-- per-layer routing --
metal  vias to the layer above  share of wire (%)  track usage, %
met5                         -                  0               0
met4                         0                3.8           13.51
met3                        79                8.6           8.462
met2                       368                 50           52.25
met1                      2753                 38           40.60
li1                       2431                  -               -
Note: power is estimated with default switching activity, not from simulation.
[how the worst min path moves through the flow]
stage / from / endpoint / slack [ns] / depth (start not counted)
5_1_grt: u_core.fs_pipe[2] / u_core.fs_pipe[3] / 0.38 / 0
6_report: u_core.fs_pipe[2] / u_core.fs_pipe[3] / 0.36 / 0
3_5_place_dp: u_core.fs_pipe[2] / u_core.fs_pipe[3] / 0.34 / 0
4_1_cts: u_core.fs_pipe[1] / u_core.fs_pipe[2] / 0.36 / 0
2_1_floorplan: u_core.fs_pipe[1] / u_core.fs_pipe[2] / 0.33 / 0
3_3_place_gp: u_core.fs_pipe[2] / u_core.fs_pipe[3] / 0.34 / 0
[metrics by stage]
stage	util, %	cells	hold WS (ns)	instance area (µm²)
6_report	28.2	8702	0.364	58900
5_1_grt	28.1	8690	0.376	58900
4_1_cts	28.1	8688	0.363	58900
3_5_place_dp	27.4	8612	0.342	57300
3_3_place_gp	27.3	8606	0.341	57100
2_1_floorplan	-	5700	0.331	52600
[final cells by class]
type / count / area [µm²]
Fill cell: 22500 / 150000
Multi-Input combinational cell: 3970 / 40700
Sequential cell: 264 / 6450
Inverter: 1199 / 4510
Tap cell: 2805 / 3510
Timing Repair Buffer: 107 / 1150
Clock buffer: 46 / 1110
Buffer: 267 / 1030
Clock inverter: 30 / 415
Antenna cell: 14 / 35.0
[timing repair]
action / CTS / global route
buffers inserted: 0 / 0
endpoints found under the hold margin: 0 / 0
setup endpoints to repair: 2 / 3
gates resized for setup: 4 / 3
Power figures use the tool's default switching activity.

WHAT THE TASK REQUIRES -> All of the material above needs to be output exactly, with no line left out.

RESULT FOR THIS EXERCISE ->
-- per-layer routing --
metal  vias to the layer above  share of wire (%)  track usage, %
met5                         -                  0               0
met4                         0                3.8           13.51
met3                        79                8.6           8.462
met2                       368                 50           52.25
met1                      2753                 38           40.60
li1                       2431                  -               -
Note: power is estimated with default switching activity, not from simulation.
[how the worst min path moves through the flow]
stage / from / endpoint / slack [ns] / depth (start not counted)
5_1_grt: u_core.fs_pipe[2] / u_core.fs_pipe[3] / 0.38 / 0
6_report: u_core.fs_pipe[2] / u_core.fs_pipe[3] / 0.36 / 0
3_5_place_dp: u_core.fs_pipe[2] / u_core.fs_pipe[3] / 0.34 / 0
4_1_cts: u_core.fs_pipe[1] / u_core.fs_pipe[2] / 0.36 / 0
2_1_floorplan: u_core.fs_pipe[1] / u_core.fs_pipe[2] / 0.33 / 0
3_3_place_gp: u_core.fs_pipe[2] / u_core.fs_pipe[3] / 0.34 / 0
[metrics by stage]
stage	util, %	cells	hold WS (ns)	instance area (µm²)
6_report	28.2	8702	0.364	58900
5_1_grt	28.1	8690	0.376	58900
4_1_cts	28.1	8688	0.363	58900
3_5_place_dp	27.4	8612	0.342	57300
3_3_place_gp	27.3	8606	0.341	57100
2_1_floorplan	-	5700	0.331	52600
[final cells by class]
type / count / area [µm²]
Fill cell: 22500 / 150000
Multi-Input combinational cell: 3970 / 40700
Sequential cell: 264 / 6450
Inverter: 1199 / 4510
Tap cell: 2805 / 3510
Timing Repair Buffer: 107 / 1150
Clock buffer: 46 / 1110
Buffer: 267 / 1030
Clock inverter: 30 / 415
Antenna cell: 14 / 35.0
[timing repair]
action / CTS / global route
buffers inserted: 0 / 0
endpoints found under the hold margin: 0 / 0
setup endpoints to repair: 2 / 3
gates resized for setup: 4 / 3
Power figures use the tool's default switching activity.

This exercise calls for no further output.